| WHAT IS REQUIRED |
Some lines in the listing below may include the string "logic". How many are there? Give only the number.
──────── DATA SHOWN ────────
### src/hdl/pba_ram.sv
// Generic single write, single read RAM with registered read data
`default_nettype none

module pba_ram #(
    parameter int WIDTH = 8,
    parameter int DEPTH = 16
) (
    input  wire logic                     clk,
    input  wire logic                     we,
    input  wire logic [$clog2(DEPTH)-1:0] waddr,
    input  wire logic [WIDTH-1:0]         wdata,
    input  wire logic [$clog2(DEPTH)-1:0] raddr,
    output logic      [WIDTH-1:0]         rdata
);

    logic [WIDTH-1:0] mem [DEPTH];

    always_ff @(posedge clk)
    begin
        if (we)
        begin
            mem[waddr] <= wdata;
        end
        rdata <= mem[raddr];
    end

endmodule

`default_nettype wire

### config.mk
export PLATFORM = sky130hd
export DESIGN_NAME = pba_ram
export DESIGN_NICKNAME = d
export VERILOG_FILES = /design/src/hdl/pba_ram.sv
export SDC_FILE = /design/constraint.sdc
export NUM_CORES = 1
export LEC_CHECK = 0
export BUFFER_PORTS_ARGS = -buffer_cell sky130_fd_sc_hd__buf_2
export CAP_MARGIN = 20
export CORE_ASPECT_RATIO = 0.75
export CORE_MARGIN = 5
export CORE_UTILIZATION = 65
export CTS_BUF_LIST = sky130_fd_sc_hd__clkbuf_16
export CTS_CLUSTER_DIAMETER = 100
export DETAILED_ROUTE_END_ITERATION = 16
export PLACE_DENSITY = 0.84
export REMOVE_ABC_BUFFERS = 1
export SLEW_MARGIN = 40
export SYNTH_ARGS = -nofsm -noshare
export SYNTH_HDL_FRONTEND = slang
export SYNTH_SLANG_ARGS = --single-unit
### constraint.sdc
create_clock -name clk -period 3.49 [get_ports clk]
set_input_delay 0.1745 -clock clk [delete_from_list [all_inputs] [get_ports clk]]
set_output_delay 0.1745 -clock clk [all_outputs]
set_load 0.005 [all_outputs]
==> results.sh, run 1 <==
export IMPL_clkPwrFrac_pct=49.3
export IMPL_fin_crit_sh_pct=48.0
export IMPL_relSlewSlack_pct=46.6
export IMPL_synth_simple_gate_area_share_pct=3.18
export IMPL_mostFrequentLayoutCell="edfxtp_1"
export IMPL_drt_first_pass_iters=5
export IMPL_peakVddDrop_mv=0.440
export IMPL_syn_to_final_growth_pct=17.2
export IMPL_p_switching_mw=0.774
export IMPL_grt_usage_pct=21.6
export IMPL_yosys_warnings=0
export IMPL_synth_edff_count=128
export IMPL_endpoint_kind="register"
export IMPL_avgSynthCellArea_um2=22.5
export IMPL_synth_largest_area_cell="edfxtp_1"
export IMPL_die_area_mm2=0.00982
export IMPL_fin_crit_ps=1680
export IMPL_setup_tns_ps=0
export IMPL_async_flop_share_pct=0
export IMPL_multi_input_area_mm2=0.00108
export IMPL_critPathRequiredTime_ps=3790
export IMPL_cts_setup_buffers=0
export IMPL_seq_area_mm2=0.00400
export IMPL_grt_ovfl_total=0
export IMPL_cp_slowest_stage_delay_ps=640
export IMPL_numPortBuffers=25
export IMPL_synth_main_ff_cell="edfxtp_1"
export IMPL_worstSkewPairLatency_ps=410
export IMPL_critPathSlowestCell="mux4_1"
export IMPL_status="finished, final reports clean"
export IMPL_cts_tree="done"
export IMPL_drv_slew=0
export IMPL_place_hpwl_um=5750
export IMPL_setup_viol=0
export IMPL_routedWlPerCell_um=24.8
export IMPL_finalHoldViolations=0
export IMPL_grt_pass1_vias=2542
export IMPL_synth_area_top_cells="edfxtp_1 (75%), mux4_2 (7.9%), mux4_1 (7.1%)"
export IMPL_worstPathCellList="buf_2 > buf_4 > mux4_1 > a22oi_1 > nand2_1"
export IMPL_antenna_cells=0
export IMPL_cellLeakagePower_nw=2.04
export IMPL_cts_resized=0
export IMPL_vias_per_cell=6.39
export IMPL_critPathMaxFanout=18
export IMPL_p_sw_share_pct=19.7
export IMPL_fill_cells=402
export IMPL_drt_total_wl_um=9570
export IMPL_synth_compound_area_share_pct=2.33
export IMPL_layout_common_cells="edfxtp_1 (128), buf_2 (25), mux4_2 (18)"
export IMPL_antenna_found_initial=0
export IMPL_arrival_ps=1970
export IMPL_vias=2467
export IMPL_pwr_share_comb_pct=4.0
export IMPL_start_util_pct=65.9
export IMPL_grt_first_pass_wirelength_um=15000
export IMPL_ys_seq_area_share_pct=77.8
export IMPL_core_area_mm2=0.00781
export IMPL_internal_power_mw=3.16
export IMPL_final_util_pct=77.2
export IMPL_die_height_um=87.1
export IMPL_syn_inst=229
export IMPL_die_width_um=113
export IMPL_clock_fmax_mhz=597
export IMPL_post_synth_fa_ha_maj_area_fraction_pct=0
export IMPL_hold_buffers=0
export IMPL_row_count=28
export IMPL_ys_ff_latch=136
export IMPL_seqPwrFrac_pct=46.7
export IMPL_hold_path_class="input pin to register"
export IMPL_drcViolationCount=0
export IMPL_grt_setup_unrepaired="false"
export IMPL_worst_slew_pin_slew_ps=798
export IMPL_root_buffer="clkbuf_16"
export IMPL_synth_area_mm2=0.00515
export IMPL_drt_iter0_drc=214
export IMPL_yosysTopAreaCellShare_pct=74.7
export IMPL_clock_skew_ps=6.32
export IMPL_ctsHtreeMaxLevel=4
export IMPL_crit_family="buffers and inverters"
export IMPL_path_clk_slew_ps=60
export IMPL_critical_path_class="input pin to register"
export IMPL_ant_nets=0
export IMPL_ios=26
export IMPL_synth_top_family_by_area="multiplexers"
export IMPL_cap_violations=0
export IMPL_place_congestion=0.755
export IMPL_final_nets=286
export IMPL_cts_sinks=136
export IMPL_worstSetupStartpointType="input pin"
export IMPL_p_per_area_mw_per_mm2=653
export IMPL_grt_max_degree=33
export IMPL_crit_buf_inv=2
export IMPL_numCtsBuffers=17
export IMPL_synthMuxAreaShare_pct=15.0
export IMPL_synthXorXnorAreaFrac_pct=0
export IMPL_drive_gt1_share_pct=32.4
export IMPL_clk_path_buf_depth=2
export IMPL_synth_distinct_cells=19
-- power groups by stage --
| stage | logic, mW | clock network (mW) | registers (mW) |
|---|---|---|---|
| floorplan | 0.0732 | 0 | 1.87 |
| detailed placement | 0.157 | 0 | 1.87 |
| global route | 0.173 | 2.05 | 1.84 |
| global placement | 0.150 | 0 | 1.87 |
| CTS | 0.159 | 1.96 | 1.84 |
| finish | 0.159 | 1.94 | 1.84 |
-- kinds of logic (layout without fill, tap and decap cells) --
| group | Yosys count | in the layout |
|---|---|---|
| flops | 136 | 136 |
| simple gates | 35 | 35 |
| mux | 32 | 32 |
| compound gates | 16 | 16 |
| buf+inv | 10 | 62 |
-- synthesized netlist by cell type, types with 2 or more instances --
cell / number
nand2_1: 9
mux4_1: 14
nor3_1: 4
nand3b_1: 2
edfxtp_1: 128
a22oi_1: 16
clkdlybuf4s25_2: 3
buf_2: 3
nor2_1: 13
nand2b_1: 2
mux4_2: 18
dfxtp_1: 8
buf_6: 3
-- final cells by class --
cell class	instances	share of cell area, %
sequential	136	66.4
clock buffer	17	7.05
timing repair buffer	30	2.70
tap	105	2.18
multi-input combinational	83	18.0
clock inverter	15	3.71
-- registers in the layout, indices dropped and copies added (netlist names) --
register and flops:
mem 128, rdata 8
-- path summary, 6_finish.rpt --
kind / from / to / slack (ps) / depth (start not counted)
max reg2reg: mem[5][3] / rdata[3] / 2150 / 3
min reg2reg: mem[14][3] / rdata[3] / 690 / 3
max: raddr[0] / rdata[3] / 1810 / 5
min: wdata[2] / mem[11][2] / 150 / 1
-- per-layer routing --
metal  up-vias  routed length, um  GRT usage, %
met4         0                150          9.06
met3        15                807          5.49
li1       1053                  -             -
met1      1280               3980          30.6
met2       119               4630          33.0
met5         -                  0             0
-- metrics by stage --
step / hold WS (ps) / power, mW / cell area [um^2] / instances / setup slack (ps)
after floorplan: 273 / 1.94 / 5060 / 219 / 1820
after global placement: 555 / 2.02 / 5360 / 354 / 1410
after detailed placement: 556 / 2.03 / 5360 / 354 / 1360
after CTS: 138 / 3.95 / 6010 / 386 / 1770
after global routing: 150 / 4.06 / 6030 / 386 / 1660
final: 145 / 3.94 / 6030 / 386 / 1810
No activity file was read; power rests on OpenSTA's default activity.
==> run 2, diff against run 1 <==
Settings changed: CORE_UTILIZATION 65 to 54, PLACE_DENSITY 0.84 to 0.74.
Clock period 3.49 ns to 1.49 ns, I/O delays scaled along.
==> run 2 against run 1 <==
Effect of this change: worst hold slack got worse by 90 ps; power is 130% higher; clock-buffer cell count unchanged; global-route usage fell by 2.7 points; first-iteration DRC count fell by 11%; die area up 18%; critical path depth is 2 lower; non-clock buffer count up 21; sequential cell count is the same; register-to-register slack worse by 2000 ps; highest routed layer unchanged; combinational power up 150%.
────────
| WRITTEN RESPONSE |
9